■ What to do ■
In the listing below, find the line holding "power_report.internal_total,1.59,mW" and the line holding "fmax,830,MHz". Write out those two lines and all lines between, exactly, and nothing more.

■ Extracted records ■
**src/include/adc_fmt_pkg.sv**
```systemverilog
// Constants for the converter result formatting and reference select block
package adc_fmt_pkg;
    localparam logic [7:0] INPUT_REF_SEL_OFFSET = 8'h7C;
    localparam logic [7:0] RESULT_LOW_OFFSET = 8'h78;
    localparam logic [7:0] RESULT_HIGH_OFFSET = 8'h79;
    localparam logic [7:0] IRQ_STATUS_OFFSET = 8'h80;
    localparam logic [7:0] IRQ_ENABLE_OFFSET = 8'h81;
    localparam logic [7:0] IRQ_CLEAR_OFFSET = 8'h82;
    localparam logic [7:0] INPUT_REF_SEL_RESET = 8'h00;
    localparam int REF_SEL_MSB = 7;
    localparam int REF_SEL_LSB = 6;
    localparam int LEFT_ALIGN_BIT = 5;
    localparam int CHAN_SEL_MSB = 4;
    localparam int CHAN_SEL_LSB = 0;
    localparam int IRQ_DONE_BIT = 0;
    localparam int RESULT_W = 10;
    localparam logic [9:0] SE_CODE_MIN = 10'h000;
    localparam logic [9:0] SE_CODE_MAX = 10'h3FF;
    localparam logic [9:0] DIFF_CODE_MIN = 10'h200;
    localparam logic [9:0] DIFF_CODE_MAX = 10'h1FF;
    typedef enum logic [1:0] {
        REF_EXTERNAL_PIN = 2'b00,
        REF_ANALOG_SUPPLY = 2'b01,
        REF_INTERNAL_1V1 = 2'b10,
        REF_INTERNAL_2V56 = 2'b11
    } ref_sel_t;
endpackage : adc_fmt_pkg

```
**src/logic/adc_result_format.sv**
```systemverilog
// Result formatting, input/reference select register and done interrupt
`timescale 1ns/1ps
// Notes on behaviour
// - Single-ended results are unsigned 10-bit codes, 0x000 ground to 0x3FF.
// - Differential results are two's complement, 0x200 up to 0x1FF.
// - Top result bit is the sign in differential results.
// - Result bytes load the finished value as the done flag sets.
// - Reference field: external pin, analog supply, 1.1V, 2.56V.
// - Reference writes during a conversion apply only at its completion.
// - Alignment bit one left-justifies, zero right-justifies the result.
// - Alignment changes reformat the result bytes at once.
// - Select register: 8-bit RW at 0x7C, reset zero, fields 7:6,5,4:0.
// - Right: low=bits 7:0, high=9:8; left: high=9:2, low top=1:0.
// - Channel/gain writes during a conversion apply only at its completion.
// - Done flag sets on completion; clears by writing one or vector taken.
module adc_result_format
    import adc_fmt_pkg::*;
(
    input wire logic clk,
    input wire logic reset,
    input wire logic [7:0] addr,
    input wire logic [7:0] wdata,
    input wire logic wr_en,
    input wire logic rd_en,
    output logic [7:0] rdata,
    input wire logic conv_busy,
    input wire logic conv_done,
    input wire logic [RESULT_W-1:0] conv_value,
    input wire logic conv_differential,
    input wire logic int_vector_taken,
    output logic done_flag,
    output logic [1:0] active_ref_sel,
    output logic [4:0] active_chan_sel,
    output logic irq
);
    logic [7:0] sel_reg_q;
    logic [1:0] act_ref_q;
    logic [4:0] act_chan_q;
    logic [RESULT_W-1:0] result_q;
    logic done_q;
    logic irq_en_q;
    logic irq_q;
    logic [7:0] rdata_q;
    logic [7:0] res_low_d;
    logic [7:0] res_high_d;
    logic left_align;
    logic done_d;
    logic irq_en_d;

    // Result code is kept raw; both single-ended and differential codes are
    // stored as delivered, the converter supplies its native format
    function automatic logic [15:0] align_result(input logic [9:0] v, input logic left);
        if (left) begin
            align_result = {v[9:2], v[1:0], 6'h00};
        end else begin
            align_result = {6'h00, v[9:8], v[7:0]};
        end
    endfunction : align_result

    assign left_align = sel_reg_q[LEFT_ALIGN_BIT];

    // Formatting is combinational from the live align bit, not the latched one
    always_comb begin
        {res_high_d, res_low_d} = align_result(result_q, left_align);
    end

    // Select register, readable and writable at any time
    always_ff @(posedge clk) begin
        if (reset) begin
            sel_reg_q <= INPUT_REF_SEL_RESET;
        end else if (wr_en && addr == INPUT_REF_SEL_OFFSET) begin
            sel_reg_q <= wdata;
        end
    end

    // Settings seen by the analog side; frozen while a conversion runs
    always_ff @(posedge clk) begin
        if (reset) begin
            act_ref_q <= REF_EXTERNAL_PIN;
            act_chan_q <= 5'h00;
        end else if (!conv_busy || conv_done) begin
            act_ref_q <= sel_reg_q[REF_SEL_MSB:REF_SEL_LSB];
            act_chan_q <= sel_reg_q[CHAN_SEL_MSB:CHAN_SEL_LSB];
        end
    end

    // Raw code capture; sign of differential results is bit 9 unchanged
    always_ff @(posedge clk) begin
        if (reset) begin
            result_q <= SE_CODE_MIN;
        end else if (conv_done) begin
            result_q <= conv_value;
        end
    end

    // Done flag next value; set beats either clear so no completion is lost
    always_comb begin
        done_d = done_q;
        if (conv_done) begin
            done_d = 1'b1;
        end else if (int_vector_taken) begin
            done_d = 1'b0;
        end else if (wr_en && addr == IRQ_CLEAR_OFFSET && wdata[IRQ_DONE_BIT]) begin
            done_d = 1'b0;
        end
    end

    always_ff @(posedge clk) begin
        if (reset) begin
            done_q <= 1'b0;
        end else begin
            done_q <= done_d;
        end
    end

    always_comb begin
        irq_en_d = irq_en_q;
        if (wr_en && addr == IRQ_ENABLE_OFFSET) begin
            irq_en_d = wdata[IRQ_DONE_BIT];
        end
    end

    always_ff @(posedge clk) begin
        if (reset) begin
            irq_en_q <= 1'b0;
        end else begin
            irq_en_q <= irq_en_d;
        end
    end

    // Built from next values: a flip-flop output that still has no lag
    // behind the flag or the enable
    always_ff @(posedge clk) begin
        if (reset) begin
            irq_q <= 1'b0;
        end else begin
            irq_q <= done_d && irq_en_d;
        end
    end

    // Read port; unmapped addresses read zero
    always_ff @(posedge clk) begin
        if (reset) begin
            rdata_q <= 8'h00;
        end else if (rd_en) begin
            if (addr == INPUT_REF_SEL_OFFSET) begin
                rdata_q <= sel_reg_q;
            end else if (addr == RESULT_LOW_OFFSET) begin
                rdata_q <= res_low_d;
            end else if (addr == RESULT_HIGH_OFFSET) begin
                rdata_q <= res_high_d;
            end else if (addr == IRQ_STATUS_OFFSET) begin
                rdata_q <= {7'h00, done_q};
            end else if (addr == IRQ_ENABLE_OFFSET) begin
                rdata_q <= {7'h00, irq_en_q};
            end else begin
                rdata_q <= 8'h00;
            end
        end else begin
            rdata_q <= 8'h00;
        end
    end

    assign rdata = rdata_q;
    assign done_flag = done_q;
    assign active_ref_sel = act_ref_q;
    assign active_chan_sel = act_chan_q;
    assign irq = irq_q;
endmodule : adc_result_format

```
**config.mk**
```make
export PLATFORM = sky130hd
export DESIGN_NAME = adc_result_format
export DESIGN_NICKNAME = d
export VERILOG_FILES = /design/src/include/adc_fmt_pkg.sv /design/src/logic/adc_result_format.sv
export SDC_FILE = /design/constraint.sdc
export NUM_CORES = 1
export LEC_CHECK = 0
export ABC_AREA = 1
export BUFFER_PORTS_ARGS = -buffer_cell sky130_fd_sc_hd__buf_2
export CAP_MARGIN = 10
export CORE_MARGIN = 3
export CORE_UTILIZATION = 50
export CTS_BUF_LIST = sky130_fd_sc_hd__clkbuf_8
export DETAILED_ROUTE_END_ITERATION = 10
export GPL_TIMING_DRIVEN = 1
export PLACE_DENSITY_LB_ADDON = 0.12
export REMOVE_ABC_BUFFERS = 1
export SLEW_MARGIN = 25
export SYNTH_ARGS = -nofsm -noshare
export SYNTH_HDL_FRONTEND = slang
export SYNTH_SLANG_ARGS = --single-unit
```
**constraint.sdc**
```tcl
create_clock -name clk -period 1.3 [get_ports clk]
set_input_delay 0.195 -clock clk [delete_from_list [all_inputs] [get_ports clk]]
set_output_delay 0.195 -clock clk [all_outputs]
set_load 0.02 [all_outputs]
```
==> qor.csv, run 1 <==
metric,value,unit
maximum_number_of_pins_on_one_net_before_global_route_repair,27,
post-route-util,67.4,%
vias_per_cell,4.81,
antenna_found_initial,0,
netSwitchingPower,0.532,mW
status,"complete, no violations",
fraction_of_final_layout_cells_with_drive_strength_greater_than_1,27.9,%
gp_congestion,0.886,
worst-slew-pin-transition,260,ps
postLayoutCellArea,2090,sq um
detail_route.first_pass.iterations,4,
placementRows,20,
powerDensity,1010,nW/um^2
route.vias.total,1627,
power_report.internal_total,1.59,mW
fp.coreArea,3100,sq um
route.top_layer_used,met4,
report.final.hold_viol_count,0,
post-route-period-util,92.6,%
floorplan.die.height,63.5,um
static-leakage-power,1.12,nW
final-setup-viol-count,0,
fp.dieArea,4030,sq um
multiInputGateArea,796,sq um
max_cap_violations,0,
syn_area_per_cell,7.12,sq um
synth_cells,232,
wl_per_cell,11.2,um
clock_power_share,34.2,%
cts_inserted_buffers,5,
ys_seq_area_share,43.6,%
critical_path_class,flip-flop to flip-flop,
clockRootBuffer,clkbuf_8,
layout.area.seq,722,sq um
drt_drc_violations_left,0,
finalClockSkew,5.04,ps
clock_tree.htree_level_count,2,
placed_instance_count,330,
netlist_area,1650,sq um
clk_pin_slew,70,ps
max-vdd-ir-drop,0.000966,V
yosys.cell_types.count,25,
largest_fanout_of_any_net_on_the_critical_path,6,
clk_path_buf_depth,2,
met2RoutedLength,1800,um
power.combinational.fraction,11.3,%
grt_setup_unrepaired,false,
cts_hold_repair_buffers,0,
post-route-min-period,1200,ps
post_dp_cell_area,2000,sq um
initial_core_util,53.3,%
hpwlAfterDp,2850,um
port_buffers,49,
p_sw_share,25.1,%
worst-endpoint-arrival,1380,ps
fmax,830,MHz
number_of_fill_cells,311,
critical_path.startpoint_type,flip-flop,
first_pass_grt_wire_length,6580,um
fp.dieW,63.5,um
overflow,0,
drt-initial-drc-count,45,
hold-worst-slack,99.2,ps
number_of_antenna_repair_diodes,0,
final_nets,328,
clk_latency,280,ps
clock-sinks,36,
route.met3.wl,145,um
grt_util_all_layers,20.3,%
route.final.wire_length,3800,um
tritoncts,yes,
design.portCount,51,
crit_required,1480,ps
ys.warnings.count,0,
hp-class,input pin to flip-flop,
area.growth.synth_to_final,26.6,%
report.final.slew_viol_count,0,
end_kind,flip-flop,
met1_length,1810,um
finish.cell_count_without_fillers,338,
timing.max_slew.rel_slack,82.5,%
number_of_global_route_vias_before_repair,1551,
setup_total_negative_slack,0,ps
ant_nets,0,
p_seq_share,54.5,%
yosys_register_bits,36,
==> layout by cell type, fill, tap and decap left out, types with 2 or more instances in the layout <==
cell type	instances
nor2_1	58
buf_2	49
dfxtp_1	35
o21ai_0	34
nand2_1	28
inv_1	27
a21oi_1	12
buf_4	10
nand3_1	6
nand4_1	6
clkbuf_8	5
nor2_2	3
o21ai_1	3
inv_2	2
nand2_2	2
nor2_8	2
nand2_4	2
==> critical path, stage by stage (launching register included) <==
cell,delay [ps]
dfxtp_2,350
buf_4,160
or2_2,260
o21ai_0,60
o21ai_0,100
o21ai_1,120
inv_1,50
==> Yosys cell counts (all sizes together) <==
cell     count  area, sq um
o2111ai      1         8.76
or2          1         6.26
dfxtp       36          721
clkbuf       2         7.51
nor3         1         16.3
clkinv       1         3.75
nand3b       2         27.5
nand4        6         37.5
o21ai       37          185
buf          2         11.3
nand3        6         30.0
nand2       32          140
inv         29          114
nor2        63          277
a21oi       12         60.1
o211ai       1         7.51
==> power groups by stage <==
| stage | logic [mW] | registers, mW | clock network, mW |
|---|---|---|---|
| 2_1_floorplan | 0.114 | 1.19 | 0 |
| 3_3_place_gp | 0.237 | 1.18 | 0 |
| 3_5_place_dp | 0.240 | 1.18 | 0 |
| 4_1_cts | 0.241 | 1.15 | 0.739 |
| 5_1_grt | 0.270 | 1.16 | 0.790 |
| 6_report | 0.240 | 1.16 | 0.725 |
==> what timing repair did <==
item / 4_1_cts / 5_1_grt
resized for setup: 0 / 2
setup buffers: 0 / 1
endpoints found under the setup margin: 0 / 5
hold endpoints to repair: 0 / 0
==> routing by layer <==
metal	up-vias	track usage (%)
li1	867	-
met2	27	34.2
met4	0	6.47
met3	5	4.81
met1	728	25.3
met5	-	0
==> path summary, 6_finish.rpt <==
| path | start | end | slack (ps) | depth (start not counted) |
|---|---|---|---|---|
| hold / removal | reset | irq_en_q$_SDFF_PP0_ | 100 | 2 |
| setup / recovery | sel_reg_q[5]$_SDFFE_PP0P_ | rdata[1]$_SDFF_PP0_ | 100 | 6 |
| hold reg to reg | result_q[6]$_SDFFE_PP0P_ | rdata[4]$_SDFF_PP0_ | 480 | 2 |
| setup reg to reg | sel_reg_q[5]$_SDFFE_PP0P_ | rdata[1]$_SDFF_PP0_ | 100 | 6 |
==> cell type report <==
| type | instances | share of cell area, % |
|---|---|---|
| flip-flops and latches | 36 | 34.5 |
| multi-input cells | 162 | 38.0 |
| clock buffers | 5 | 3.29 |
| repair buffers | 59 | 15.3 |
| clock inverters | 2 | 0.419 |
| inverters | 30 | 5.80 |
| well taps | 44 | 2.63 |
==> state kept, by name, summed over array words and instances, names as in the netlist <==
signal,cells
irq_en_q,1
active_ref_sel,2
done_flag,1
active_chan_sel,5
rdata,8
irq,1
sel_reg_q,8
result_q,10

■ Exercise output ■
power_report.internal_total,1.59,mW
fp.coreArea,3100,sq um
route.top_layer_used,met4,
report.final.hold_viol_count,0,
post-route-period-util,92.6,%
floorplan.die.height,63.5,um
static-leakage-power,1.12,nW
final-setup-viol-count,0,
fp.dieArea,4030,sq um
multiInputGateArea,796,sq um
max_cap_violations,0,
syn_area_per_cell,7.12,sq um
synth_cells,232,
wl_per_cell,11.2,um
clock_power_share,34.2,%
cts_inserted_buffers,5,
ys_seq_area_share,43.6,%
critical_path_class,flip-flop to flip-flop,
clockRootBuffer,clkbuf_8,
layout.area.seq,722,sq um
drt_drc_violations_left,0,
finalClockSkew,5.04,ps
clock_tree.htree_level_count,2,
placed_instance_count,330,
netlist_area,1650,sq um
clk_pin_slew,70,ps
max-vdd-ir-drop,0.000966,V
yosys.cell_types.count,25,
largest_fanout_of_any_net_on_the_critical_path,6,
clk_path_buf_depth,2,
met2RoutedLength,1800,um
power.combinational.fraction,11.3,%
grt_setup_unrepaired,false,
cts_hold_repair_buffers,0,
post-route-min-period,1200,ps
post_dp_cell_area,2000,sq um
initial_core_util,53.3,%
hpwlAfterDp,2850,um
port_buffers,49,
p_sw_share,25.1,%
worst-endpoint-arrival,1380,ps
fmax,830,MHz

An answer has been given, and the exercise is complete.